● PROBLEM STATEMENT
Work through the entries below and show every line in which "decap" is found.

SOURCE MATERIAL section start

`config.mk`:
```
export PLATFORM = sky130hd
export DESIGN_NAME = ws2812b_idle_monitor
export DESIGN_NICKNAME = d
export VERILOG_FILES = /design/src/rtl/ws2812b_idle_monitor.sv
export SDC_FILE = /design/constraint.sdc
export NUM_CORES = 1
export LEC_CHECK = 0
export ABC_AREA = 1
export CORE_MARGIN = 4
export CORE_UTILIZATION = 40
export DETAILED_ROUTE_END_ITERATION = 7
export MAX_ROUTING_LAYER = met4
export PLACE_DENSITY_LB_ADDON = 0.1
export SYNTH_ARGS = -nofsm -noshare
export SYNTH_HDL_FRONTEND = slang
export SYNTH_SLANG_ARGS = --single-unit
export TNS_END_PERCENT = 10
```
`constraint.sdc`:
```
create_clock -name clk -period 2.35 [get_ports clk]
set_input_delay 0.5875 -clock clk [delete_from_list [all_inputs] [get_ports clk]]
set_output_delay 0.5875 -clock clk [all_outputs]
set_load 0.02 [all_outputs]
```
`src/rtl/ws2812b_idle_monitor.sv`:
```
// ws2812b_idle_monitor: multi-channel WS2812B line-idle (latch/reset) monitor.
// Each channel synchronises its data line, deglitches it, then times low periods.
//
// Ports:
//   clk             system clock
//   reset           synchronous, active-high reset
//   din             asynchronous WS2812B data lines, one bit per channel
//   enable_mask     per-channel enable for idle counting
//   idle_threshold  low time (clock cycles) needed before a line reads idle
//   glitch_ticks    a level change is accepted after glitch_ticks+1 stable cycles
//   idle            registered idle level per channel
//   idle_start      one-cycle pulse when idle rises
//   frame_start     one-cycle pulse when idle falls (new frame data seen)
//   any_idle        at least one channel idle
//   all_idle        every enabled channel idle; 0 when no channel is enabled

module ws2812b_idle_monitor #(
    parameter int NUM_CH      = 4,
    parameter int CNT_W       = 16,
    parameter int GLITCH_W    = 3,
    parameter int SYNC_STAGES = 2
) (
    input  logic                clk,
    input  logic                reset,
    input  logic [NUM_CH-1:0]   din,
    input  logic [NUM_CH-1:0]   enable_mask,
    input  logic [CNT_W-1:0]    idle_threshold,
    input  logic [GLITCH_W-1:0] glitch_ticks,
    output logic [NUM_CH-1:0]   idle,
    output logic [NUM_CH-1:0]   idle_start,
    output logic [NUM_CH-1:0]   frame_start,
    output logic                any_idle,
    output logic                all_idle
);

    // ------------------------------------------------------------------
    // Synchroniser chain, shared across channels (one vector per stage).
    // It runs regardless of enable_mask so a re-enabled channel sees a
    // settled level immediately.
    // ------------------------------------------------------------------
    logic [NUM_CH-1:0] sync_q [SYNC_STAGES];
    logic [NUM_CH-1:0] s;

    always_ff @(posedge clk) begin
        if (reset) begin
            for (int k = 0; k < SYNC_STAGES; k++) begin
                sync_q[k] <= '0;
            end
        end else begin
            sync_q[0] <= din;
            for (int k = 1; k < SYNC_STAGES; k++) begin
                sync_q[k] <= sync_q[k-1];
            end
        end
    end

    assign s = sync_q[SYNC_STAGES-1];

    // ------------------------------------------------------------------
    // Per-channel deglitch filter and idle timer.
    // ------------------------------------------------------------------
    for (genvar i = 0; i < NUM_CH; i++) begin : g_ch

        logic                f;
        logic [GLITCH_W-1:0] gcnt;
        logic [CNT_W-1:0]    cnt;
        logic                idle_q;
        logic                start_q;
        logic                frame_q;

        // The filtered level only follows s once s has disagreed with it
        // on glitch_ticks+1 consecutive edges; any agreement restarts the
        // run. gcnt never exceeds glitch_ticks, so it cannot wrap.
        always_ff @(posedge clk) begin
            if (reset) begin
                f    <= 1'b0;
                gcnt <= '0;
            end else if (s[i] == f) begin
                gcnt <= '0;
            end else if (gcnt >= glitch_ticks) begin
                f    <= s[i];
                gcnt <= '0;
            end else begin
                gcnt <= gcnt + GLITCH_W'(1);
            end
        end

        // Idle timer. cnt stops at the threshold, so it never overflows.
        // Once idle is set it is held while the line stays low, even if
        // the threshold is raised afterwards; only a high level or a
        // disable clears it. A disable never produces frame_start.
        always_ff @(posedge clk) begin
            if (reset) begin
                cnt     <= '0;
                idle_q  <= 1'b0;
                start_q <= 1'b0;
                frame_q <= 1'b0;
            end else begin
                start_q <= 1'b0;
                frame_q <= 1'b0;
                if (!enable_mask[i]) begin
                    cnt    <= '0;
                    idle_q <= 1'b0;
                end else if (f) begin
                    cnt     <= '0;
                    idle_q  <= 1'b0;
                    frame_q <= idle_q;
                end else if (cnt < idle_threshold) begin
                    cnt <= cnt + CNT_W'(1);
                end else if (!idle_q) begin
                    idle_q  <= 1'b1;
                    start_q <= 1'b1;
                end
            end
        end

        assign idle[i]        = idle_q;
        assign idle_start[i]  = start_q;
        assign frame_start[i] = frame_q;
    end

    // ------------------------------------------------------------------
    // Aggregates: disabled channels count as idle for all_idle, but an
    // all-disabled mask must not report everything idle.
    // ------------------------------------------------------------------
    assign any_idle = |idle;
    assign all_idle = (enable_mask != '0) && (&(idle | ~enable_mask));

endmodule

```
# After elaboration in Yosys (flattened, before gate mapping)
# Memories as Yosys holds them, arrays and structs flattened.
# Index checks and enable logic that the tools add are counted.
classes:
  add_sub_neg: 8
  n_lt_le_gt_ge: 8
  n_eq_ne: 4
  n_mux: 9
  n_bitwise: 16
  reduce_logical: 24
ops:
  columns: ["operator", "count"]
  rows:
  - ["$add A16 B1 Y16 const B", 4]
  - ["$lt A16 B16 Y1", 4]
  - ["$reduce_or A3 Y1", 12]
  - ["$reduce_or A4 Y1", 5]
  - ["$add A3 B1 Y3 const B", 4]
  - ["$ge A3 B3 Y1", 4]
  - ["$not A1 Y1", 12]
  - ["$mux W4", 2]
  - ["$reduce_and A2 Y1", 4]
  - ["$mux W1", 7]
  - ["$eq A1 B1 Y1", 4]
  - ["$not A4 Y4", 1]
  - ["$or A4 B4 Y4", 1]
  - ["$reduce_and A4 Y1", 1]
  - ["$reduce_bool A4 Y1", 1]
  - ["$or A1 B1 Y1", 2]
  - ["$logic_and A1 B1 Y1", 1]
word_totals:
  reg_bits: 92
  mem_bits_rw: 8
  in_bits: 29
  out_inout_bits: 14
  n_memories: 1
memory_table:
  columns: ["memory", "depth", "word_bits", "rd", "rd_ports_with_merged_regs", "write_ports", "line_no", "rtl"]
  rows:
  - ["sync_q", 2, 4, 2, 0, 2, "41", "logic [NUM_CH-1:0] sync_q [SYNC_STAGES];"]

# Longest topological paths before layout
depth:
  ltp_word: 4
  depth_mapped: 14
  depth_no_buf: 13

# Worst setup path before layout
# No wires, ideal clock.
synth_path:
  path_kind: "input-to-reg"
  from: "input idle_threshold[15]"
  to: "register g_ch[3].cnt[4]"
  setup_ns: 0.115
  arrival_time_ns: 1.798
  required_ns: 2.235
  path_slack_ns: 0.437
  stages: 10
  n_path_buf: 1
  path_cell_list: "inv_1 > ha_1 > a21o_1 > nor2_1 > nand2_2 > buf_6 > nor2_1 > nand3_2 > nand2_1 > nor2_1"
synth_between:
  elab_chain_cells: 1
synth_lines:
  columns: ["element", "line_no", "rtl"]
  rows:
  - ["start, declared", "27", "input logic [CNT_W-1:0] idle_threshold,"]
  - ["$lt A16 B16 Y1", "108", "end else if (cnt < idle_threshold) begin"]
  - ["end signal, assigned", "109", "cnt <= cnt + CNT_W'(1);"]
  - ["end, declared", "66", "logic [CNT_W-1:0] cnt;"]
# Every way passes these cells.
# A chain may end at the register's enable or synchronous reset.

# Worst setup path after layout
layout_path:
  from: "input enable_mask[3]"
  to: "output all_idle"
layout_between:
  elab_chain_cells: 4
  word_cells_on_any_way: 5
layout_lines:
  columns: ["element", "line_no", "rtl"]
  rows:
  - ["start, declared", "26", "input logic [NUM_CH-1:0] enable_mask,"]
  - ["$not A4 Y4", "127", "assign all_idle = (enable_mask != '0) && (&(idle | ~enable_mask));"]
  - ["$or A4 B4 Y4", "127", null]
  - ["$reduce_and A4 Y1", "127", null]
  - ["$logic_and A1 B1 Y1 (*)", "127", null]
  - ["end, declared", "33", "output logic all_idle"]
# Every way passes the cells marked *; elsewhere a longest branch is shown, timed or not.

==> impl_results.md <==
- Status: finished, final reports clean
- Worst-path clk slew: 0.07 ns
- Ys Warns: 0
- R2r setup slk: 0.55 ns
- Critical path peak fanout: 2
- R2R depth: 12
- Max clock buf depth: 2
- Peak supply drop: 0.000329 V
- Avg Cell Area, Syn: 6.90 um2
- Remaining Overflow, GRT: 0
- ANT nets after route: 0
- Synthesis-to-finish area growth: 16.3%
- Final-report max-slew violation count: 0
- Final HPWL from detailed placement: 12100 um
- Die ar.: 18700 um2
- Vias in the first global route: 5279
- Initial Utilization: 41.2%
- Fin crit period: 2.29 ns
- Leakage: 3.58 nW
- Worst endpoint required time: 1.76 ns
- Drt initial violations: 209
- Hold Crit Depth: 2
- Final wirelength: 15600 um
- Critical path endpoint category: primary output
- Router iterations before antenna repair: 4
- H-tree levels: 3
- Total design power: 3.52 mW
- Initial antenna violation count: 0
- Reg2Reg Launch Point: g_ch[2].cnt[9]$_SDFFE_PP0N_
- Seq/Total Area, Yosys: 30.2%
- Unrepaired setup endpoints after global routing: true
- Die X: 137 um
- Core ar.: 16100 um2
- Buffers on Ports: 42
- Placed Instances: 1223
- Final setup fails: 0
- Reg-to-reg endpoint: g_ch[2].cnt[9]$_SDFFE_PP0N_
- Critical path's largest stage delay: 0.42 ns
- Wire length per cell: 12.6 um
- Nets: 1130
- Startpoint Class: input port
- Fmax: 0.436 GHz
- Worst Max-Slew Pin Slew: 0.336 ns
- GRT Resource Usage Total: 17.9%
- Hold Startpoint: sync_q[0][2]$_SDFF_PP0_
- Clock Skews: 0.00835 ns
- Worst Hold End: sync_q[0][6]$_SDFF_PP0_
- Mapped Nets: 1069
- First-pass GRT wire length: 26000 um
- Yosys cell types: 32
- Slew headroom: 77.5%
- Share of layout cells above drive strength 1: 9.65%
- Hold Crit Class: reg -> reg
- Std-Cell Rows: 46
- Vias per std cell: 4.72
- Hold-fix buffers, CTS: 0
- Die Y: 137 um
- Number of synthesized register bits: 100
- Mapped Area: 6620 um2
- Max-Cap Viols: 0
- Diode count: 0
- Clk Latency, worst-skew pair: 0.35 ns
- Clk sinks: 100
- Final GP Congestion: 0.793
- Total CTS buffers: 9
- Final hold viol count: 0
- Final period utilization: 97.6%
- Finished Layout Cells: 1242
- Slowest CP cell: clkdlybuf4s50_1
- Via Count: 5865
- Root buffer cell: clkbuf_16
- Cells after Synth: 960
- Largest net degree at the start of global routing: 35
- Boundary Pins: 43
- DRC viols: 0
- TritonCTS clock tree: done
- Critical setup path kind: in -> out
- Worst path cell trace: clkdlybuf4s50_1 > inv_1 > o22ai_1 > nor3_1 > dlygate4sd2_1
- Power density cells: 457 nW/um2
- Worst Path Arrival: 1.71 ns
-- worst max-delay path: cells and delay by family --
family                 cells  cell delay [ns]
buffers and inverters      3             0.86
and+or+nand+nor            1             0.19
AOI/OAI and AO/OA          1             0.07
-- what timing repair did --
| item | CTS | global route |
|---|---|---|
| endpoints found under the setup margin | 1 | 34 |
| setup buffers | 0 | 1 |
| cloned | 0 | 2 |
| endpoints found under the hold margin | 0 | 0 |
| gates resized for setup | 1 | 15 |
| pin swaps | 0 | 3 |
-- final cells by class --
cell class | instances | area, um2
flip-flops and latches | 100 | 2000
clock buffers | 11 | 243
well taps | 216 | 270
inverters | 122 | 458
multi-input cells | 708 | 3950
repair buffers | 80 | 746
clock inverters | 5 | 35.0
fillers | 1639 | 8360
-- per-stage QoR --
stage               instance area (um2)  hold slack [ns]  TNS (ns)  worst slack, ns  utilization, %
detailed placement                 7350            0.407    -15.62           -0.307            45.7
CTS                                7620            0.415         0           0.0529            47.5
global placement                   7350            0.404    -15.18           -0.284            45.7
finish                             7700            0.409         0           0.0563            48.0
global route                       7700            0.427    -0.105          -0.0336            48.0
floorplan                          6620            0.388         0            0.437               -
-- sequential cells by signal, summed over array words and instances (netlist names) --
signal,cells
g_ch.gcnt,12
g_ch.cnt,64
g_ch.start_q,4
g_ch.frame_q,4
sync_q,8
g_ch.idle_q,4
g_ch.f,4
-- cell usage after synthesis --
cell | number | area share, %
nor3_2 | 9 | 1.4
o211ai_1 | 3 | 0.34
nand2_2 | 11 | 1.0
dfxtp_1 | 100 | 30
nand4_1 | 7 | 0.66
nor4_1 | 1 | 0.095
a31oi_1 | 1 | 0.095
nor2_4 | 1 | 0.17
o21ai_0 | 5 | 0.38
ha_1 | 80 | 15
nor4_4 | 1 | 0.32
o22ai_1 | 2 | 0.19
and3_1 | 1 | 0.095
buf_4 | 13 | 1.5
xnor2_1 | 4 | 0.53
o21ai_1 | 4 | 0.30
inv_1 | 119 | 6.7
nand3_2 | 1 | 0.15
buf_2 | 5 | 0.38
nand2_1 | 202 | 11
a21oi_1 | 89 | 6.7
buf_6 | 14 | 2.4
nor2_2 | 5 | 0.47
nor3_1 | 26 | 2.0
nand3b_1 | 3 | 0.34
nand4_2 | 1 | 0.19
nor2_1 | 153 | 8.7
a21o_1 | 4 | 0.45
xor2_1 | 6 | 0.79
inv_2 | 3 | 0.17
nand2_4 | 2 | 0.34
nand3_1 | 84 | 6.4
-- where the power goes --
part	internal [mW]	total [mW]	switching [mW]
clock	0.750	1.42	0.672
sequential	1.72	1.75	0.0267
combinational	0.159	0.348	0.189
-- per-layer routing --
layer  track usage (%)  share of wire [%]  vias up
li1                  -                  -     3210
met1              23.5                 50     2584
met2              28.8                 47       60
met3              2.87                2.4       11
met4              4.48                1.3        0
met5                 -                  0        -
-- logic make-up (layout without fill, tap and decap cells) --
| kind of cell | after synthesis | after routing | synth area share, % |
|---|---|---|---|
| flops | 100 | 100 | 30.2 |
| xor+xnor | 10 | 10 | 1.32 |
| simple gates | 508 | 510 | 33.7 |
| fa+ha+maj | 80 | 80 | 15.1 |
| buf+inv | 154 | 218 | 11.2 |
| compound gates | 108 | 108 | 8.49 |
-- worst max path at each step --
stage | from | to | slack (ns) | cells after the start
after floorplan | idle_threshold[15] | g_ch[3].cnt[4]$_SDFFE_PP0N_ | 0.44 | 10
after global placement | idle_threshold[13] | g_ch[3].cnt[12]$_SDFFE_PP0N_ | -0.28 | 8
after detailed placement | idle_threshold[13] | g_ch[3].cnt[12]$_SDFFE_PP0N_ | -0.31 | 8
after CTS | enable_mask[3] | all_idle | 0.05 | 5
after global routing | idle_threshold[13] | g_ch[1].cnt[12]$_SDFFE_PP0N_ | -0.03 | 11
final | enable_mask[3] | all_idle | 0.06 | 5
-- cells in the final DEF, fill, tap and decap left out, types with 4 or more instances in the layout --
cell / count
nand2_1: 200
nor2_1: 151
inv_1: 118
dfxtp_1: 100
a21oi_1: 89
nand3_1: 84
ha_1: 80
clkdlybuf4s50_1: 41
buf_4: 34
nor3_1: 21
nor3_2: 13
nand2_2: 12
clkbuf_16: 9
nand4_1: 7
nor2_2: 7
xor2_1: 6
nand2_4: 5
o21ai_0: 5
inv_2: 4
o21ai_1: 4
a21o_1: 4
xnor2_1: 4
(Power assumes the default switching activity.)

SOURCE MATERIAL section end

● YOUR SOLUTION
-- logic make-up (layout without fill, tap and decap cells) --
-- cells in the final DEF, fill, tap and decap left out, types with 4 or more instances in the layout --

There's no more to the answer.